Até há poucas semanas, os desencontros entre os dois principais accionistas do BPI eram um assunto do foro privado. Um ano de negociações entre o CaixaBank e Isabel dos Santos não tinha produzido qualquer resultado e o impasse parecia estar longe de ficar resolvido. Sobre o banco, pendia a ameaça de ter de começar a pagar multas pesadas por não haver uma solução que permitisse reduzir a exposição ao mercado angolano, como exige o Banco Central Europeu. Mas, milagre, entrou em cena a artilharia pesada do poder político português e o assunto pareceu ter entrado nos carris. Mesmo em cima da hora.

Pareceu. Porque, afinal, o comunicado em que a administração do BPI anunciou, há oito dias, que as conversas entre espanhóis e angolanos tinham sido concluídas com “sucesso”, não era para ser levado a sério.

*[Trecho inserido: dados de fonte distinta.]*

This design comes from an exercise in tuning for small area on the open sky130 flow, not from production work.
Only simulation tests tie the RTL to the original design; equivalence was not proved.
Power and IR drop assume default switching activity.

job 101:
==> flow/design.v <==
`timescale 1ns/10ps
`default_nettype none
package bitstream_pkg;
    typedef logic [32-1:0] code_word_t;
    typedef logic [6-1:0] bit_count_t;
    typedef logic [5-1:0] fill_t;
endpackage
`default_nettype wire
`timescale 1ns/10ps
`default_nettype none
package component_pkg;
    typedef enum logic [1:0] {
        COMP_Y  = 2'd0,
        COMP_CB = 2'd1,
        COMP_CR = 2'd2
    } component_e;
    function automatic component_e next_component(input component_e comp);
        case (comp)
            component_pkg::COMP_Y:  next_component = component_pkg::COMP_CB;
            component_pkg::COMP_CB: next_component = component_pkg::COMP_CR;
            default:                next_component = component_pkg::COMP_Y;
        endcase
    endfunction
endpackage
`default_nettype wire
`timescale 1ns/10ps
`default_nettype none
module jpeg_stream_packer (
    input  wire                              clk,
    input  wire                              rst,
    input  wire                              seg_valid,
    input  wire component_pkg::component_e   seg_component,
    input  wire bitstream_pkg::code_word_t   seg_data,
    input  wire bitstream_pkg::bit_count_t   seg_length,
    input  wire                              seg_eob,
    output bitstream_pkg::code_word_t        word,
    output logic                             word_valid,
    output bitstream_pkg::fill_t             fill_count
);
    localparam int SLOTS = 32;
    localparam int AW    = 5;
    localparam int PW    = 34;    
    logic [4:0]    kpos;          
    logic [32:0]   enc;
    logic [PW-1:0] in_pay;
    assign kpos = 5'(~seg_length[4:0] + 5'd1);
    always_comb begin
        enc[0] = (kpos == 5'd0);
        for (int j = 1; j <= 32; j++) begin
            enc[j] = (j > kpos) ? seg_data[j-1] : (j == kpos);
        end
    end
    assign in_pay = {seg_eob, enc};
    logic [PW-1:0]    pay [SLOTS];
    logic [AW-1:0]    nxt [SLOTS];
    logic [SLOTS-1:0] freev;
    logic [AW-1:0]    head [3];
    logic [AW-1:0]    tail [3];
    logic [2:0]       ne;         
    logic [1:0]       cur;        
    logic             rv;
    logic [PW-1:0]    r;
    logic [31:0]      acc;
    logic [4:0]       fill;
    logic [1:0]       cur_succ, c, rc;
    logic             adv, wv, bypass, pop, last, wr, c_ne_after, c_is_curn;
    logic             ne_c;
    logic [AW-1:0]    h, tail_curn, tail_c, ff, f;
    logic [SLOTS-1:0] sel_cur, sel_succ, sel, ffoh, wsel;
    always_comb begin
        case (cur)
            2'd0:    cur_succ = 2'd1;
            2'd1:    cur_succ = 2'd2;
            default: cur_succ = 2'd0;
        endcase
    end
    assign adv = rv && r[PW-1];
    always_comb begin
        for (int i = 0; i < SLOTS; i++) begin
            sel_cur[i]  = (head[0] == AW'(i));
            sel_succ[i] = (head[1] == AW'(i));
        end
    end
    assign sel       = adv ? sel_succ : sel_cur;
    assign h         = adv ? head[1] : head[0];
    assign tail_curn = adv ? tail[1] : tail[0];
    assign pop       = adv ? ne[1] : ne[0];
    assign last      = (h == tail_curn);
    assign c = seg_component;
    always_comb begin
        case ({cur, c})
            {2'd0, 2'd1}, {2'd1, 2'd2}, {2'd2, 2'd0}: rc = 2'd1;
            {2'd0, 2'd2}, {2'd1, 2'd0}, {2'd2, 2'd1}: rc = 2'd2;
            default:                                  rc = 2'd0;
        endcase
    end
    assign wv        = seg_valid && (c != 2'd3);
    assign c_is_curn = adv ? (rc == 2'd1) : (rc == 2'd0);
    assign bypass    = wv && c_is_curn && !pop;
    assign wr        = wv && !bypass;
    always_comb begin
        case (rc)
            2'd1:    begin tail_c = tail[1]; ne_c = ne[1]; end
            2'd2:    begin tail_c = tail[2]; ne_c = ne[2]; end
            default: begin tail_c = tail[0]; ne_c = ne[0]; end
        endcase
    end
    assign c_ne_after = ne_c && !(pop && c_is_curn && last);
    logic [PW-1:0] rd_pay;
    logic [AW-1:0] rd_nxt;
    always_comb begin
        rd_pay = '0;
        rd_nxt = '0;
        for (int i = 0; i < SLOTS; i++) begin
            rd_pay = rd_pay | (pay[i] & {PW{sel[i]}});
            rd_nxt = rd_nxt | (nxt[i] & {AW{sel[i]}});
        end
    end
    always_comb begin
        ff = '0;
        for (int i = SLOTS - 1; i >= 0; i--) begin
            if (freev[i]) ff = AW'(i);
        end
    end
    assign ffoh = freev & ~(freev - 1'b1);
    assign f    = pop ? h : ff;
    assign wsel = pop ? sel : ffoh;
    logic [AW-1:0] head_u [3];
    logic [AW-1:0] tail_u [3];
    logic [2:0]    ne_u;
    always_comb begin
        for (int k = 0; k < 3; k++) begin
            head_u[k] = head[k];
            tail_u[k] = tail[k];
            ne_u[k]   = ne[k];
            if (pop && ((k == 1) == adv) && (k != 2)) begin
                if (last) ne_u[k]   = 1'b0;
                else      head_u[k] = rd_nxt;
            end
            if (wr && (rc == 2'(k))) begin
                if (!c_ne_after) begin
                    head_u[k] = f;
                    ne_u[k]   = 1'b1;
                end
                tail_u[k] = f;
            end
        end
    end
    always_ff @(posedge clk) begin
        for (int k = 0; k < 3; k++) begin
            head[k] <= adv ? head_u[(k + 1) % 3] : head_u[k];
            tail[k] <= adv ? tail_u[(k + 1) % 3] : tail_u[k];
        end
    end
    always_ff @(posedge clk) begin
        if (rst) begin
            cur   <= 2'd0;
            rv    <= 1'b0;
            ne    <= '0;
            freev <= '1;
        end else begin
            if (adv) cur <= cur_succ;
            rv <= pop || bypass;
            ne <= adv ? {ne_u[0], ne_u[2], ne_u[1]} : ne_u;
            if (wr && !pop) freev <= freev & ~ffoh;
            if (pop && !wr) freev <= freev | sel;
        end
    end
    always_ff @(posedge clk) begin
        for (int i = 0; i < SLOTS; i++) begin
            if (wr && wsel[i]) pay[i] <= in_pay;
        end
        if (wr && c_ne_after) nxt[tail_c] <= f;
        r <= pop ? rd_pay : in_pay;
    end
    logic [4:0]  tz;              
    logic        wrap;
    logic [31:0] rdat, rot, m;
    always_comb begin
        tz = '0;
        for (int i = 31; i >= 0; i--) begin
            if (r[i]) tz = 5'(i);
        end
    end
    assign rdat = r[32:1];
    assign rot  = 32'({rdat, rdat} >> fill);
    assign m    = 32'hffff_ffff >> fill;
    assign wrap = (fill >= tz);
    logic [31:0] merged;
    always_comb begin
        for (int i = 0; i < 32; i++) merged[i] = m[i] ? rot[i] : acc[i];
    end
    always_ff @(posedge clk) begin
        word       <= merged;
        word_valid <= !rst && rv && wrap;
    end
    assign fill_count = fill;
    always_ff @(posedge clk) begin
        if (rst) begin
            fill <= '0;
        end else if (rv) begin
            fill <= fill - tz;
        end
    end
    always_ff @(posedge clk) begin
        for (int i = 0; i < 32; i++) begin
            if (rv && (wrap || m[i])) acc[i] <= rot[i];
        end
    end
endmodule
`default_nettype wire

É certo que foi publicado no site oficial da Comissão do Mercado de Valores Mobiliários, o que lhe emprestou credibilidade. Também é certo que o primeiro-ministro se regozijou, orgulhoso nas suas capacidades de diálogo e de erguer consensos, de ter ajudado a conduzir a bom porto um processo que estava encalhado. E a memória ainda está bem fresca, dispensada de exigir esforços hercúleos, para recordar que até Marcelo Rebelo de Sousa festejou o bonito esforço de todos os que estavam envolvidos e, ainda, daqueles que se decidiram envolver.

“Foi obra da intervenção dos privados, das entidades reguladoras e dos órgãos do poder político. Sem a intervenção de todos não teria sido possível chegar onde se chegou”, afirmou o Presidente da República. E onde se chegou? À estaca zero. Melhor, a valores negativos, porque um nó que tinha de ser desatado por duas entidades privadas está, agora, transformado num assunto de Estado que amarra, sem dó, nem piedade, o topo do poder político nacional. Do palácio de São Bento ao de Belém. E que, como se ficou a saber com a notícia da ruptura do acordo que não o era, acabam de ser enxovalhados como preço a pagar por um voluntarismo ingénuo. No mínimo.

São legítimas, e fazem parte das suas obrigações, as preocupações de António Costa e de Marcelo Rebelo de Sousa com a estabilidade do sistema financeiro, sobretudo num cenário, pouco agradável, em que os bancos portugueses enfrentam graves dificuldades, por culpa própria e da conjuntura económica. Mas a atracção pelo abismo, justificada por motivos políticos, já não se aceita. Como se constata, quando o poder político se intromete em negócios privados, o risco é o de que se abram as portas para a asneira.

O labirinto das relações difíceis entre os acionistas do BPI transferiu-se para o Governo e para o Presidente da República. António Costa já veio afirmar que o tema transcende, agora, a sua capacidade de intervenção. É tarde para sacudir a água do capote. Se o banco se vir forçado a suportar as coimas que o BCE prometeu, o assunto deixou de estar na mera esfera das relações entre um regulador e um regulado. Aterrou em cima da secretária do primeiro-ministro, por iniciativa própria, e transformou-se num fardo que lhe vai pesar sobre os ombros, quer queira, quer não. É o que sucede quando se quer ser dono disto tudo, mas sem medir o alcance das potenciais consequências.